Unnamed: 0,Missing Values,Percentage
TIDF Compliance,198898,99.999
Voluntary Soft-Story Retrofit,198865,99.9824
Unit Suffix,196939,99.0141
Street Number Suffix,196684,98.8859
Site Permit,193541,97.3057
Structural Notification,191978,96.5199
Fire Only Permit,180073,90.5344
Unit,169421,85.179
Completed Date,101709,51.1357
Permit Expiration Date,51880,26.0835


## 4. Examining Mixed-Type Columns

From our previous analysis, we identified columns 22 and 32 as having mixed types. Let's investigate these specifically.

In [None]:
# Get the column names at positions 22 and 32
col_22 = df.columns[22]
col_32 = df.columns[32]
print(f"Column 22: {col_22}")
print(f"Column 32: {col_32}")

In [None]:
# Examine column 22
print("\nColumn 22 data type:", df[col_22].dtype)
print("\nSample values:")
print(df[col_22].head())
print("\nUnique values (first 20):")
print(df[col_22].unique()[:20])
print(f"\nTotal unique values: {df[col_22].nunique()}")

In [None]:
# Examine column 32
print("\nColumn 32 data type:", df[col_32].dtype)
print("\nSample values:")
print(df[col_32].head())
print("\nUnique values (first 20):")
print(df[col_32].unique()[:20])
print(f"\nTotal unique values: {df[col_32].nunique()}")

## 5. Data Cleaning

Based on our inspection, we'll now clean the dataset by addressing missing values, handling mixed types, and correcting data inconsistencies.

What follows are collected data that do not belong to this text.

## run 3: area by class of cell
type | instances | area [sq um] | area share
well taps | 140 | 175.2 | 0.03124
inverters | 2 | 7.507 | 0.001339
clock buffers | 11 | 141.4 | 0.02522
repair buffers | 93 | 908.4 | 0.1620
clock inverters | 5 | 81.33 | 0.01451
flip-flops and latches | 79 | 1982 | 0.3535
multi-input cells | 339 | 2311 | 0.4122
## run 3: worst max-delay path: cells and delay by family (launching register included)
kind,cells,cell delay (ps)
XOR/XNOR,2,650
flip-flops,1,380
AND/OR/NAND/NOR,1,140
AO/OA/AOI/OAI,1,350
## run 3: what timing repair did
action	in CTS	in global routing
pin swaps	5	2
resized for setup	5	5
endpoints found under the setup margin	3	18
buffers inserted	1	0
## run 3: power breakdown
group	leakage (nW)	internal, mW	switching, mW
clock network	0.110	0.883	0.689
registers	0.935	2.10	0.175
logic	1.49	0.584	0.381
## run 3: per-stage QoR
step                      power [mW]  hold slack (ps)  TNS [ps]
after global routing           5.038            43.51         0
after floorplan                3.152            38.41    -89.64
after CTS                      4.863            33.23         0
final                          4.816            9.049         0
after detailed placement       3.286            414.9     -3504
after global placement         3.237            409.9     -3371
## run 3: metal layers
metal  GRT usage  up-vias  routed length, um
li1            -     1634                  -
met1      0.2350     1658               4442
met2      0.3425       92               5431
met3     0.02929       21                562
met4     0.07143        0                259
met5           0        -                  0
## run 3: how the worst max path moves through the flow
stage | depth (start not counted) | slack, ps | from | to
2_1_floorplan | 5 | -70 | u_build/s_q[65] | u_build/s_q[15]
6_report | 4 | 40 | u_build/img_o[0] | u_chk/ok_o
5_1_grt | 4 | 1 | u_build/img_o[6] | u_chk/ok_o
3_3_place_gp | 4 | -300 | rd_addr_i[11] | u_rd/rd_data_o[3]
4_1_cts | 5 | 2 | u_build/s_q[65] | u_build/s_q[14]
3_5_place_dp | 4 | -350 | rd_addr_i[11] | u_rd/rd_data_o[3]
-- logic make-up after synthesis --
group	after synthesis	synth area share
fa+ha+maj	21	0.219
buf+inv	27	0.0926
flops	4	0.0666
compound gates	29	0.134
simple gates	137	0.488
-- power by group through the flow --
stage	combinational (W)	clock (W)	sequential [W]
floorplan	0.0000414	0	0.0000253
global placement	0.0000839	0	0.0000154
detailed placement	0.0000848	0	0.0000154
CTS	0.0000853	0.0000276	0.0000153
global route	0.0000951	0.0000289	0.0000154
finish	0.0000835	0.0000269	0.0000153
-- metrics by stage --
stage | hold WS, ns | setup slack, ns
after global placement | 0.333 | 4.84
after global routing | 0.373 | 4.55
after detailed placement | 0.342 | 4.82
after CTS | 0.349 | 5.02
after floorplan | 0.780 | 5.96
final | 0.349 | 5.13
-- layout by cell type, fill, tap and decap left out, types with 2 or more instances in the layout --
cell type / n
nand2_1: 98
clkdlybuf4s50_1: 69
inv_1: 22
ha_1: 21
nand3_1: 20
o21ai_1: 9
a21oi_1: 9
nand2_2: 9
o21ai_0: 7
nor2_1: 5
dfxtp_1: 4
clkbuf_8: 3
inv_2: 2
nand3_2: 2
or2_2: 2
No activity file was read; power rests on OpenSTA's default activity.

### 5.1 Fixing Mixed-Type Columns

We'll convert the problematic columns to appropriate data types.

In [None]:
# Create a copy of the dataframe to avoid modifying the original
df_clean = df.copy()

# Convert the mixed-type columns to string for consistency
df_clean[col_22] = df_clean[col_22].astype(str)
df_clean[col_32] = df_clean[col_32].astype(str)

# Replace 'nan' strings with actual NaN values
df_clean.replace('nan', np.nan, inplace=True)
df_clean.replace('None', np.nan, inplace=True)

### 5.2 Converting Date Columns

In [None]:
# Identify date columns (this is an example - adjust based on your actual date columns)
date_columns = [col for col in df_clean.columns if 'DATE' in col.upper() or 'FILED' in col.upper()]
print(f"Potential date columns: {date_columns}")

# Convert date columns to datetime format
for col in date_columns:
    try:
        df_clean[col] = pd.to_datetime(df_clean[col], errors='coerce')
        print(f"Successfully converted {col} to datetime")
    except Exception as e:
        print(f"Could not convert {col}: {e}")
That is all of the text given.